近くにいたアトリの、驚いた声が聞こえた。

先ほどまでデフェールスネークがいた場所には、薄紫色の鉱石で出来た大蛇の巨像が出来ていた。渦の中でのたうち回ったのか、身体を捻らせたまま、美しい薄紫色のガラス彫刻のようだった。


「……一体、何が??」

そこかしこで、驚いた人の声が聞こえた。
血走っていた大蛇の赤黒い目は、鉱石に覆われ生気がない。急所である頭の魔石には、深々と鉱石の杭が刺さっていた。

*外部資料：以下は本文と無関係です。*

File: config.mk
export PLATFORM = sky130hd
export DESIGN_NAME = uart_tx_arbiter
export DESIGN_NICKNAME = d
export VERILOG_FILES = /design/src/rtl/uart_tx_arbiter.sv
export SDC_FILE = /design/constraint.sdc
export NUM_CORES = 1
export LEC_CHECK = 0
export CELL_PAD_IN_SITES_DETAIL_PLACEMENT = 1
export CELL_PAD_IN_SITES_GLOBAL_PLACEMENT = 1
export CORE_MARGIN = 2
export CORE_UTILIZATION = 33
export CTS_BUF_LIST = sky130_fd_sc_hd__clkbuf_16
export DETAILED_ROUTE_END_ITERATION = 10
export GPL_ROUTABILITY_DRIVEN = 0
export PLACE_DENSITY = 0.91
export SETUP_SLACK_MARGIN = 0.05
export SLEW_MARGIN = 20
export SYNTH_ARGS = -nofsm -noshare
export SYNTH_HDL_FRONTEND = slang
export SYNTH_SLANG_ARGS = --single-unit
File: constraint.sdc
create_clock -name clk -period 2.8 [get_ports clk]
set_input_delay 0.42 -clock clk [delete_from_list [all_inputs] [get_ports clk]]
set_output_delay 0.42 -clock clk [all_outputs]
set_load 0.005 [all_outputs]
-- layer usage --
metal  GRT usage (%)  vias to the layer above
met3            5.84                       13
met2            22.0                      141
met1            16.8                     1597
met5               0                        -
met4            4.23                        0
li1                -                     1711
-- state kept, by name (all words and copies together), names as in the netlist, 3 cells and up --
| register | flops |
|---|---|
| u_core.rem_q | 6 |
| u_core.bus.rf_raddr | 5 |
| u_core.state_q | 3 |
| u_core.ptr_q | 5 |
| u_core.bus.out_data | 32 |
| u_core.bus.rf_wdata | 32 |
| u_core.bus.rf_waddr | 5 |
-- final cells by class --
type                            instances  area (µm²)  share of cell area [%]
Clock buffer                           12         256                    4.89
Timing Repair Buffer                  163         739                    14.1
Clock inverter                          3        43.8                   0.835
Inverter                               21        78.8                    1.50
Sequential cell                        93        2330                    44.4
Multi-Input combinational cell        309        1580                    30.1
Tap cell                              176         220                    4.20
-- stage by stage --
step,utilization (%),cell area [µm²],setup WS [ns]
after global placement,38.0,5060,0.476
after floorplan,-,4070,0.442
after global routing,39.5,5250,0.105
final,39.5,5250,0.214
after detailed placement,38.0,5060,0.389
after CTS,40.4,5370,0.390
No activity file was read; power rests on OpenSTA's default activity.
`config.mk`:
```
export PLATFORM = sky130hd
export DESIGN_NAME = sample_normalizer
export DESIGN_NICKNAME = d
export VERILOG_FILES = /design/src/rtl/sample_normalizer.sv
export SDC_FILE = /design/constraint.sdc
export NUM_CORES = 1
export LEC_CHECK = 0
export CORE_ASPECT_RATIO = 1.1
export CORE_UTILIZATION = 58
export DETAILED_ROUTE_END_ITERATION = 8
export DONT_BUFFER_PORTS = 1
export PLACE_DENSITY = 0.82
export SLEW_MARGIN = 20
export SYNTH_ARGS = -nofsm -noshare
export SYNTH_HDL_FRONTEND = slang
export SYNTH_SLANG_ARGS = --single-unit
```
`constraint.sdc`:
```
create_clock -name clk -period 3.23 [get_ports clk]
set_clock_uncertainty 0.1 [all_clocks]
set_input_delay 0.323 -clock clk [delete_from_list [all_inputs] [get_ports clk]]
set_output_delay 0.323 -clock clk [all_outputs]
set_load 0.02 [all_outputs]
```
`src/rtl/sample_normalizer.sv`:
```
// Pipelined signed-integer to sign/exponent/mantissa normalizer with valid/ready flow control.
// Two register stages: S1 holds the magnitude, S2 holds the normalized result.

module high_bit_finder #(
  parameter int  WIDTH = 24,
  localparam int EW    = $clog2(WIDTH)
) (
  input  logic [WIDTH-1:0] value_i,
  output logic [EW-1:0]    shift_o
);

  // Left shift that brings the highest set bit to the MSB; undefined (0) for a zero input.
  always_comb begin
    // NOTE: default first so every path assigns shift_o and no latch is inferred.
    shift_o = '0;
    for (int i = 0; i < WIDTH; i++) begin
      if (value_i[i]) shift_o = EW'(WIDTH - 1 - i);
    end
  end

endmodule

module sample_normalizer #(
  parameter int  WIDTH = 24,
  localparam int EW    = $clog2(WIDTH)
) (
  input  logic             clk,
  input  logic             reset,
  input  logic             in_valid,
  output logic             in_ready,
  input  logic [WIDTH-1:0] in_data,
  output logic             out_valid,
  input  logic             out_ready,
  output logic             out_sign,
  output logic [EW-1:0]    out_exponent,
  output logic [WIDTH-1:0] out_mantissa,
  output logic             out_zero
);

  typedef struct packed {
    logic             sign;
    logic [EW-1:0]    exponent;
    logic [WIDTH-1:0] mantissa;
    logic             zero;
  } result_t;

  logic             s1_valid_q, s1_valid_d;
  logic             s1_sign_q,  s1_sign_d;
  logic [WIDTH-1:0] s1_mag_q,   s1_mag_d;
  logic             s2_valid_q, s2_valid_d;
  result_t          s2_res_q,   s2_res_d;

  logic             s1_load;
  logic             s2_load;
  logic [EW-1:0]    shift;

  // A stage may load when it is empty or its contents move on this edge.
  assign s2_load  = !s2_valid_q || out_ready;
  assign s1_load  = !s1_valid_q || s2_load;
  assign in_ready = s1_load;

  high_bit_finder #(.WIDTH(WIDTH)) u_high_bit_finder (
    .value_i (s1_mag_q),
    .shift_o (shift)
  );

  // Two's-complement negate stays in WIDTH bits, so the most negative input
  // maps to 2^(WIDTH-1) as an unsigned magnitude.
  always_comb begin
    s1_valid_d = s1_valid_q;
    s1_sign_d  = s1_sign_q;
    s1_mag_d   = s1_mag_q;
    if (s1_load) begin
      s1_valid_d = in_valid;
      s1_sign_d  = in_data[WIDTH-1];
      s1_mag_d   = in_data[WIDTH-1] ? (~in_data + WIDTH'(1)) : in_data;
    end
  end

  always_comb begin
    s2_valid_d = s2_valid_q;
    s2_res_d   = s2_res_q;
    if (s2_load) begin
      s2_valid_d = s1_valid_q;
      if (s1_mag_q == '0) begin
        s2_res_d = '{sign: 1'b0, exponent: '0, mantissa: '0, zero: 1'b1};
      end else begin
        s2_res_d.sign     = s1_sign_q;
        s2_res_d.exponent = EW'(WIDTH - 1) - shift;
        s2_res_d.mantissa = s1_mag_q << shift;
        s2_res_d.zero     = 1'b0;
      end
    end
  end

  // Data registers are cleared with the valids so the outputs read all-zero after reset.
  always_ff @(posedge clk) begin
    // NOTE: non-blocking assignments so every register samples pre-edge values.
    if (reset) begin
      s1_valid_q <= 1'b0;
      s1_sign_q  <= 1'b0;
      s1_mag_q   <= '0;
      s2_valid_q <= 1'b0;
      s2_res_q   <= '0;
    end else begin
      s1_valid_q <= s1_valid_d;
      s1_sign_q  <= s1_sign_d;
      s1_mag_q   <= s1_mag_d;
      s2_valid_q <= s2_valid_d;
      s2_res_q   <= s2_res_d;
    end
  end

  assign out_valid    = s2_valid_q;
  assign out_sign     = s2_res_q.sign;
  assign out_exponent = s2_res_q.exponent;
  assign out_mantissa = s2_res_q.mantissa;
  assign out_zero     = s2_res_q.zero;

endmodule
```
==> results of run 1 <==
==> kinds of logic after synthesis <==
| group | Yosys count | share of synthesized area (%) |
|---|---|---|
| AOI/OAI and AO/OA | 184 | 31.9 |
| xor gates and xnor gates | 21 | 4.36 |
| adders and majority gates | 1 | 0.296 |
| buffers and inverters | 56 | 6.23 |
| DFF | 58 | 27.5 |
| muxes | 30 | 7.29 |
| and+or+nand+nor | 193 | 22.4 |
==> final cells by class <==
class / instances / area (um^2) / area share [%]
Inverter: 10 / 37.5 / 0.821
Timing Repair Buffer: 27 / 218 / 4.76
Clock buffer: 9 / 124 / 2.71
Multi-Input combinational cell: 429 / 2800 / 61.2
Tap cell: 85 / 106 / 2.33
Sequential cell: 58 / 1160 / 25.4
Clock inverter: 7 / 125 / 2.74
==> timing repair <==
| action | CTS | global route |
|---|---|---|
| resized for setup | 0 | 0 |
| buffers inserted | 0 | 0 |
| hold endpoints to repair | 45 | 0 |
| hold buffers | 2 | 0 |
==> worst max path at each step <==
| stage | startpoint | to | slack [ns] | cells past startpoint |
|---|---|---|---|---|
| 6_report | s1_mag_q[4]$_SDFFE_PP0P_ | out_mantissa[14]$_SDFFE_PP0P_ | 0.22 | 8 |
| 3_3_place_gp | s1_mag_q[4]$_SDFFE_PP0P_ | out_mantissa[14]$_SDFFE_PP0P_ | 0.31 | 8 |
| 4_1_cts | s1_mag_q[22]$_SDFFE_PP0P_ | out_mantissa[21]$_SDFFE_PP0P_ | 0.27 | 8 |
| 2_1_floorplan | in_data[0] | s1_mag_q[16]$_SDFFE_PP0P_ | 0.61 | 10 |
| 5_1_grt | s1_mag_q[22]$_SDFFE_PP0P_ | out_mantissa[21]$_SDFFE_PP0P_ | 0.01 | 8 |
| 3_5_place_dp | s1_mag_q[4]$_SDFFE_PP0P_ | out_mantissa[14]$_SDFFE_PP0P_ | 0.30 | 8 |
==> per-stage QoR <==
| stage | setup WS [ns] | cell area (um^2) | util (%) |
|---|---|---|---|
| after floorplan | 0.609 | 4220 | - |
| after global placement | 0.306 | 4290 | 61.3 |
| after detailed placement | 0.303 | 4290 | 61.3 |
| after CTS | 0.270 | 4570 | 65.2 |
| after global routing | 0.0101 | 4570 | 65.2 |
| final | 0.222 | 4570 | 65.2 |
==> flip-flops by register name, indices dropped and copies added, names as in the netlist <==
register,flops
out_mantissa,24
s1_mag_q,24
out_exponent,5
out_sign,1
out_valid,1
out_zero,1
s1_sign_q,1
s1_valid_q,1
==> power by group through the flow <==
stage | Combinational (mW) | Sequential, mW | Clock, mW
after CTS | 0.852 | 0.968 | 0.862
after global placement | 0.821 | 0.982 | 0
final | 0.873 | 0.970 | 0.869
after global routing | 0.935 | 0.980 | 0.898
after detailed placement | 0.831 | 0.985 | 0
after floorplan | 0.676 | 0.936 | 0
==> routing by layer <==
layer	part of all wire [%]	routed length [um]	global-route usage, %	up-vias
li1	-	-	-	2015
met4	5.1	621	18.1	0
met3	8.0	979	7.00	64
met1	41	4980	38.6	1965
met2	46	5640	52.8	277
met5	0	0	0	-
==> critical path, cell delays in order (launching register included) <==
cell and delay, ns:
dfxtp_1 0.43, or4_1 0.62, o211ai_2 0.34, nand2_2 0.24, mux2i_1 0.25, mux2i_1 0.10, o22ai_1 0.44, nor2_1 0.11
a221o_1 0.27
==> placed cells by master, fill, tap and decap left out, types with 12 or more instances in the layout <==
cell type / instances
a21oi_1: 39
buf_4: 25
dfxtp_1: 58
mux2i_1: 24
o31ai_1: 12
a211oi_1: 28
nand2_1: 47
nor2_1: 68
xor2_1: 18
nor3_1: 14
o21ai_0: 24
==> flow_metrics.env, run 1 <==
export IMPL_status="finished, final reports clean"
export IMPL_clkSinkCount=58
export IMPL_r2r_cells=8
export IMPL_synth_edf_count=0
export IMPL_end_kind="register"
export IMPL_port_buffers=0
export IMPL_placementRows=32
export IMPL_synthFlopType="dfxtp_1"
export IMPL_leakage_nw=1.76
export IMPL_drt_initial_drc_count=456
export IMPL_synth_area_um2=4220
export IMPL_wl_um=12200
export IMPL_tritoncts="yes"
export IMPL_final_cells=625
export IMPL_swShare_pct=38.3
export IMPL_min_from="in_data[0]"
export IMPL_ir_drop_v=0.000399
export IMPL_dr_total_vias=4321
export IMPL_rsz0062_at_grt="no"
export IMPL_clockPowerShare_pct=32.0
export IMPL_fin_nets=564
export IMPL_synth_most_common_cell="nor2_1"
export IMPL_min_to="s1_mag_q[0]$_SDFFE_PP0P_"
export IMPL_powerDensity_nw_per_um2=593
export IMPL_synth_top_cell_by_area="dfxtp_1"
export IMPL_r2r_start="s1_mag_q[4]$_SDFFE_PP0P_"
export IMPL_ys_ff_latch=58
export IMPL_hold_violations=0
export IMPL_wl_per_cell_um=19.6
export IMPL_power_frac_comb_pct=32.2
export IMPL_arrival_ns=3.15
export IMPL_maxCapViolCount=0
export IMPL_yosys_top_cells_count="nor2_1, dfxtp_1, nand2_1"
export IMPL_cts_buffers=9
export IMPL_final_antenna_net_count=0
export IMPL_core_area_um2=7010
export IMPL_ctsHtreeMaxLevel=3
export IMPL_synthCells=543
export IMPL_fillerInstances=613
export IMPL_synth_area_leaders="dfxtp_1, nor2_1, mux2i_1"
export IMPL_hpwl_um=8850
export IMPL_clock_fmax_ghz=0.332
export IMPL_gr_total_overflow=0
export IMPL_first_pass_iters=5
export IMPL_cts_buffer_depth=2
export IMPL_min_period_ns=3.01
export IMPL_ys_warn_count=0
export IMPL_relSlewSlack_pct=65.1
export IMPL_ios=61
export IMPL_worst_slew_pin_slew_ns=0.519
export IMPL_areaGrowthSynthToFinish_pct=8.30
export IMPL_synth_top_cell_area_share_pct=27.5
export IMPL_synth_seq_area_share_pct=27.5
export IMPL_drive_above_1_share_pct=13.7
export IMPL_cts_clk_slew_worst_paths_ns=0.08
export IMPL_finalSetupTns_ns=0
export IMPL_dp_cells=607
export IMPL_setup_violations=0
export IMPL_antenna_cells=0
export IMPL_grt_max_degree=46
export IMPL_path_class="register to register"
export IMPL_dieWidth_um=83.3
export IMPL_startpoint_type="register"
export IMPL_antenna_found_initial=0
export IMPL_drc=0
export IMPL_switching_power_mw=1.04
export IMPL_grt_pass1_wl_um=19700
export IMPL_whs_path_depth=2
export IMPL_cp_max_fo=10
export IMPL_async_flop_share_pct=0
export IMPL_start_util_pct=60.2
export IMPL_hold_class="input pin to register"
export IMPL_die_area_um2=7620
export IMPL_ys_types=73
export IMPL_internal_power_mw=1.67
export IMPL_drt_vias_per_instance=6.91
export IMPL_clock_root_buffer="clkbuf_8"
export IMPL_syn_nets=572
export IMPL_reg2reg_to="out_mantissa[14]$_SDFFE_PP0P_"
export IMPL_pwr_share_seq_pct=35.8
export IMPL_grt_pass1_vias=4050
export IMPL_die_h_um=91.5
export IMPL_totalPowerFinal_mw=2.71
export IMPL_finalCritPeriodShare_pct=93.1
export IMPL_r2r_slack_ns=0.22
export IMPL_holdWs_ns=0.0123
export IMPL_gp_congestion=0.937
export IMPL_synth_area_per_cell_um2=7.77
export IMPL_grt_usage_pct=32.1
export IMPL_maxSlewViolCount=0
export IMPL_clkLatencyLatePin_ns=0.35
export IMPL_worstPathRequired_ns=3.37
No activity file was read; power rests on OpenSTA's default activity.
==> run 2: changes to the inputs <==
--- a/config.mk
+++ b/config.mk
@@ -6,10 +6,10 @@
 export NUM_CORES = 1
 export LEC_CHECK = 0
 export CORE_ASPECT_RATIO = 1.1
-export CORE_UTILIZATION = 58
+export CORE_MARGIN = 2
+export CORE_UTILIZATION = 55
 export DETAILED_ROUTE_END_ITERATION = 8
-export DONT_BUFFER_PORTS = 1
-export PLACE_DENSITY = 0.82
+export PLACE_DENSITY = 0.89
 export SLEW_MARGIN = 20
 export SYNTH_ARGS = -nofsm -noshare
 export SYNTH_HDL_FRONTEND = slang
==> flow_metrics.env, run 2 (synthesis results as in run 1) <==
export IMPL_crit_path_max_incr_delay_ns=0.44
export IMPL_cp_max_fo=13
export IMPL_seqCellArea_um2=1160
export IMPL_end_kind="register"
export IMPL_wl_met1_um=4940
export IMPL_core_area_um2=7430
export IMPL_min_period_ns=3.14
export IMPL_wl_per_cell_um=18.6
export IMPL_maxCapViolCount=0
export IMPL_clock_fmax_ghz=0.319
export IMPL_fin_nets=629
export IMPL_start_util_pct=56.8
export IMPL_drt_initial_drc_count=410
export IMPL_finalSetupTns_ns=0
export IMPL_path_class="register to register"
export IMPL_holdWs_ns=0.350
export IMPL_ctsHtreeMaxLevel=3
export IMPL_worst_slew_pin_slew_ns=0.805
export IMPL_path_cells="nor2_1, o21ai_0, nand2_1, nand2_1, buf_4, and3_1, a211o_1, a21o_1, a32o_1"
export IMPL_grt_pass1_vias=4105
export IMPL_gr_total_overflow=0
export IMPL_tritoncts="yes"
export IMPL_antenna_cells=0
export IMPL_cts_clk_slew_worst_paths_ns=0.07
export IMPL_relSlewSlack_pct=46.3
export IMPL_die_area_um2=8390
export IMPL_fillerInstances=620
export IMPL_rsz0062_at_grt="no"
export IMPL_cts_resized=0
export IMPL_drive_above_1_share_pct=13.1
export IMPL_multi_input_area_um2=2800
export IMPL_postCtsHoldBufs=0
export IMPL_path_buf_inv=1
export IMPL_final_common_cell="nor2_1"
export IMPL_arrival_ns=3.27
export IMPL_startpoint_type="register"
export IMPL_drc=0
export IMPL_ios=61
export IMPL_status="finished, final reports clean"
export IMPL_areaGrowthSynthToFinish_pct=22.7
export IMPL_cp_slowest_cell="dfxtp_1"
export IMPL_worstPathRequired_ns=3.36
export IMPL_dr_total_vias=4603
export IMPL_post_cts_buffers=0
export IMPL_wl_um=12900
export IMPL_first_pass_iters=5
export IMPL_cpMostUsedCell="nand2_1"
export IMPL_leakage_nw=1.99
export IMPL_finalCritPeriodShare_pct=97.1
export IMPL_grt_usage_pct=30.9
export IMPL_critical_path_top_delay_family="simple AND/OR/NAND/NOR gates"
export IMPL_drt_vias_per_instance=6.66
export IMPL_cts_buffer_depth=2
export IMPL_hold_class="register to register"
export IMPL_grt_pass1_wl_um=20400
export IMPL_clkSinkCount=58
export IMPL_most_common_layout_cells="nor2_1, clkdlybuf4s50_1, dfxtp_1"
export IMPL_clkLatencyLatePin_ns=0.35
export IMPL_hpwl_um=9610
export IMPL_powerDensity_nw_per_um2=538
export IMPL_wl_met3_um=954
export IMPL_clock_root_buffer="clkbuf_8"
export IMPL_port_buffers=60
export IMPL_totalPowerFinal_mw=2.78
export IMPL_cts_buffers=9
export IMPL_top_layer_used="met4"
export IMPL_dieWidth_um=87.5
export IMPL_gp_congestion=0.976
export IMPL_die_h_um=95.9
export IMPL_antenna_found_initial=0
export IMPL_ir_drop_v=0.000286
export IMPL_setup_violations=0
export IMPL_wl_met2_um=6180
export IMPL_placementRows=33
export IMPL_maxSlewViolCount=0
export IMPL_final_antenna_net_count=0
export IMPL_grt_max_degree=44
export IMPL_hold_violations=0
-- run 2: cell types whose count changed in the layout (fill, tap and decap cells not counted) --
cell / before / now
dlygate4sd3_1: 1 / 0
buf_4: 25 / 31
clkinv_4: 3 / 1
clkbuf_8: 9 / 10
bufinv_16: 3 / 2
inv_6: 1 / 0
clkdlybuf4s50_1: 0 / 60
clkinv_2: 0 / 2
-- run 2: worst reg2reg max path: cells and delay by family, from the launching register on --
family	cells	cell delay (ns)
buffers and inverters	1	0.25
AOI/OAI and AO/OA	4	1.06
DFF	1	0.44
and+or+nand+nor	4	1.19
-- run 2: worst paths after layout --
check / from / to / slack [ns] / depth (start not counted)
worst min-delay path: out_mantissa[7]$_SDFFE_PP0P_ / out_mantissa[7]$_SDFFE_PP0P_ / 0.35 / 2
worst max-delay path: s1_mag_q[22]$_SDFFE_PP0P_ / out_mantissa[16]$_SDFFE_PP0P_ / 0.09 / 9
worst min register to register: out_mantissa[7]$_SDFFE_PP0P_ / out_mantissa[7]$_SDFFE_PP0P_ / 0.35 / 2
worst max register to register: s1_mag_q[22]$_SDFFE_PP0P_ / out_mantissa[16]$_SDFFE_PP0P_ / 0.09 / 9
-- run 2: metal layers --
metal / track usage [%] / vias to the layer above
met5: 0 / -
met4: 18.2 / 0
met3: 5.23 / 70
met2: 52.5 / 270
met1: 36.2 / 2113
li1: - / 2150
-- run 2: cell type report --
cell class	count	share of cell area [%]
multi-input cells	429	54.1
flip-flops and latches	58	22.4
repair buffers	92	16.5
clock buffers	10	2.66
well taps	87	2.10
clock inverters	5	1.52
inverters	10	0.725
-- run 2: report_power, final --
| part | switching (mW) | internal (mW) |
|---|---|---|
| sequential | 0.0906 | 0.802 |
| clock | 0.296 | 0.449 |
| combinational | 0.646 | 0.498 |
-- run 2: through the flow --
step	instance area, um^2	util [%]	worst slack [ns]	instances
after global placement	4960	66.7	0.0835	676
final	5180	69.6	0.0928	691
after floorplan	4220	-	0.609	543
after detailed placement	4960	66.7	-0.0358	676
after global routing	5180	69.6	0.0374	691
after CTS	5180	69.6	0.175	691
==> patch 1, RTL diff (flow settings as in run 2) <==
Reset style: asynchronous (`reset`), changed in one clocked block.
--- a/src/rtl/sample_normalizer.sv
+++ b/src/rtl/sample_normalizer.sv
@@ -95,5 +95,5 @@
 
   // Data registers are cleared with the valids so the outputs read all-zero after reset.
-  always_ff @(posedge clk) begin
+  always_ff @(posedge clk or posedge reset) begin
     // NOTE: non-blocking assignments so every register samples pre-edge values.
     if (reset) begin
Function: differs if reset is asserted again (counterexample within 4 cycles, from zero or initial values and one cycle with reset high); with reset held inactive, the same outputs for 4 cycles.
==> patch 1 against run 2 <==
- first-iteration DRC count decreased by 20%
- worst hold slack got worse by 0.28 ns
- total power up 2.1%
- maximum frequency up 2.8%
- the run now ends with DRC left
- cell count is 11% lower
- area after synthesis shrank 4.1%
- critical path type unchanged
- design area down 5.6%
- wire length fell by 19%
- setup slack better by 0.086 ns
- sequential cell count did not move
==> patch 1: results (changes against run 2) <==
* Outcome: complete, but fails checks
* Failing checks: DRC
* Fin nets at 557 (-11%)
* Worst-margin pin slew at 0.710 ns (-0.0950 ns)
* Top area cells in the synthesized netlist: dfrtp_1, mux2i_1, nor2_1
* Worst flop-to-flop path startpoint: s1_mag_q[12]$_DFFE_PP0P_
* Psw at 1100 uW (+6.6%)
* Count of different cell masters after synthesis at 63 (-14%)
* DRT Pass-1 Iters at 8 (+3)
* Post-Place Cells at 602 (-11%)
* Routability cong. at 0.969 (-0.71%)
* First-pass GRT wire length at 17.5 mm (-14%)
* Final Non-Filler Cells at 615 (-11%)
* Vias per cell at 6.16 (-7.5%)
* Initial detailed-routing violation count at 326 (-20%)
* Share of cells above drive strength 1 at 9.43% (-3.6 points)
* Post-synthesis sequential area ratio at 35.9% (+8.4 points)
* Worst Path Arrival at 3.15 ns (-0.12 ns)
* Leading cell types by count after synthesis: nor2_1, dfrtp_1, nand2_1
* Hold/Removal Path Class: input pin to async pin
* Largest net degree at the start of global routing at 54 (+23%)
* Max Fanout on Critical Path at 8 (-5)
* Number of global-route vias before repair at 3596 (-12%)
* Lkg Pwr at 0.00208 uW (+4.5%)
* Tot GR Track Use at 27.3% (-3.6 points)
* Async SR Flop Fraction at 100% (+100 points)
* FF-to-FF setup slack at 0.18 ns (+0.09 ns)
* Clock Latency Late Sink at 0.34 ns
* Final wirelength at 10.4 mm (-19%)
* Reg2Reg Depth at 7 (-2)
* Die ar. at 0.00806 sq mm (-3.9%)
* DRC Markers at 7 (+7)
* Worst vdd ir at 261 uV (-8.8%)
* Post-DP HPWL at 7.69 mm (-20%)
* Antenna violations before repair at 0 (unchanged)
* Syn Area/Cell at 8.57 sq um (+10%)
* Mapped Nets at 501 (-12%)
-- patch 1: changes by cell type after synthesis, moves of 5 or more --
cell / delta
dfrtp_1: +58
dfxtp_1: -58
a211oi_1: -21
a22oi_1: -8
nor2_1: -8
nor3_1: -8
nand2_1: -7
a22o_1: +6
clkbuf_1: -6
o21ai_0: -6
o211ai_1: -5
o22ai_1: -5
-- patch 1: power by group through the flow --
| stage | Clock [uW] | Combinational, uW | Sequential [uW] |
|---|---|---|---|
| 2_1_floorplan | 0 | 684 | 1120 |
| 3_3_place_gp | 0 | 1220 | 1040 |
| 3_5_place_dp | 0 | 1250 | 1050 |
| 4_1_cts | 531 | 1250 | 1040 |
| 5_1_grt | 563 | 1370 | 1070 |
| 6_report | 529 | 1270 | 1050 |
-- patch 1: routing by layer --
metal,vias to the layer above,track usage (%),wire [microns]
li1,1832,-,-
met2,155,45.4,4930
met3,27,5.36,572
met1,1777,35.8,4620
met5,-,0,0
met4,0,8.60,250
-- patch 1: worst min-delay path by stage --
stage,start,slack (ns),endpoint,depth (start not counted)
after floorplan,in_valid,0.33,s1_valid_q$_DFFE_PP0P_,1
after global placement,out_exponent[3]$_DFFE_PP0P_,0.35,out_exponent[3]$_DFFE_PP0P_,2
after detailed placement,out_exponent[3]$_DFFE_PP0P_,0.37,out_exponent[3]$_DFFE_PP0P_,2
after CTS,reset,0.07,out_mantissa[5]$_DFFE_PP0P_,2
after global routing,reset,0.07,out_mantissa[4]$_DFFE_PP0P_,2
final,reset,0.07,out_mantissa[5]$_DFFE_PP0P_,2
-- patch 1: area by class of cell --
class	count	area share (%)
Multi-Input combinational cell	369	49.1
Clock buffer	12	2.76
Sequential cell	58	29.7
Timing Repair Buffer	81	15.5
Clock inverter	1	0.102
Tap cell	85	2.18
Inverter	9	0.691
-- patch 1: worst max-delay path, cell delays in order, from the launching register on --
cell and delay (ns):
dfrtp_1 0.49, or4_1 0.60, a21o_1 0.19, and3_1 0.17
a2111oi_0 0.65, mux2i_1 0.33, a32oi_1 0.29, a21oi_1 0.10
-- patch 1: logic make-up after synthesis --
kind of cell	synth area share, %
AO/OA/AOI/OAI	23.6
XOR/XNOR	4.55
adder cells (fa/ha/maj)	0.309
buffers and inverters	5.10
flip-flops	35.9
multiplexers	10.6
AND/OR/NAND/NOR	20.0
-- patch 1: through the flow --
stage	setup slack, ns	utilization (%)	instance area [sq um]
after floorplan	0.531	-	4050
after global placement	0.348	66.9	4740
after detailed placement	0.221	66.9	4740
after CTS	0.220	68.9	4880
after global routing	0.0353	69.0	4890
final	0.179	69.0	4890
-- patch 1: what timing repair did --
item,CTS,global route
endpoints found under the setup margin,0,1
hold endpoints to repair,0,0
gates resized for setup,0,2
==> patch 2, RTL diff (config.mk and constraints of run 2) <==
Without the edit above. `WIDTH` is set to 24 in 2 places; all go to 32.
--- a/src/rtl/sample_normalizer.sv
+++ b/src/rtl/sample_normalizer.sv
@@ -3,5 +3,5 @@
 
 module high_bit_finder #(
-  parameter int  WIDTH = 24,
+  parameter int  WIDTH = 32,
   localparam int EW    = $clog2(WIDTH)
 ) (
@@ -22,5 +22,5 @@
 
 module sample_normalizer #(
-  parameter int  WIDTH = 24,
+  parameter int  WIDTH = 32,
   localparam int EW    = $clog2(WIDTH)
 ) (
Interface: changed (resized in_data and out_mantissa); port bits go from 61 to 77. No check against the original RTL was run, so the function may have changed too.
==> patch 2 against run 2 <==
- first-iteration DRC count increased by 6.6%
- design area grew 38%
- via count increased by 32%
- area after synthesis increased by 29%
- setup slack improved by 0.024 ns
- sequential cell count up 16
- wire length is 43% higher
- critical path depth is 2 higher
- die area is 27% higher
- clock power grew 5.4%
- total power grew 34%
- largest cell class unchanged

美しき鉱石でできた大蛇の巨像に見とれていると、ピキっ、ピキっ、というガラスにヒビが入るような音が聞こえ始める。その音は次第に広がっていき、薄紫色の鉱石となったデフェールスネークの全身に無数の亀裂が走る。


パリンっ!!


硬いものが割れる破壊音と同時に、鉱石に石化したデフェールスネークの身体が砕け散った。鋭利な薄紫色の破片が、一斉に森へと降り注ぐ。

夜の闇にキラキラと舞うそれは、なんだかとても幻想的で綺麗だった。


俺が魔法を放つときにイメージしたのは、瞬間的な石化。
しかも、ボロボロに朽ちていく石だ。

そして、呪いの指輪『絶望の倒錯』で魔法の威力を通常の50倍にした。


……ああ、倒せたんだ……。


安心したからなのか、俺は力が抜けてぐらりと身体を前に傾けていた。視界がぐりゃりと歪んで、意識がぼんやりと暗くなっていく。

踏ん張ろうと思っても、全然力が入らない。
身体が重くて、言うことを聞いてくれなかった。

……ダメだ、倒れる。


「ヒズミっ!!!」


焦ったソルの声を最後に、俺は意識を手放した。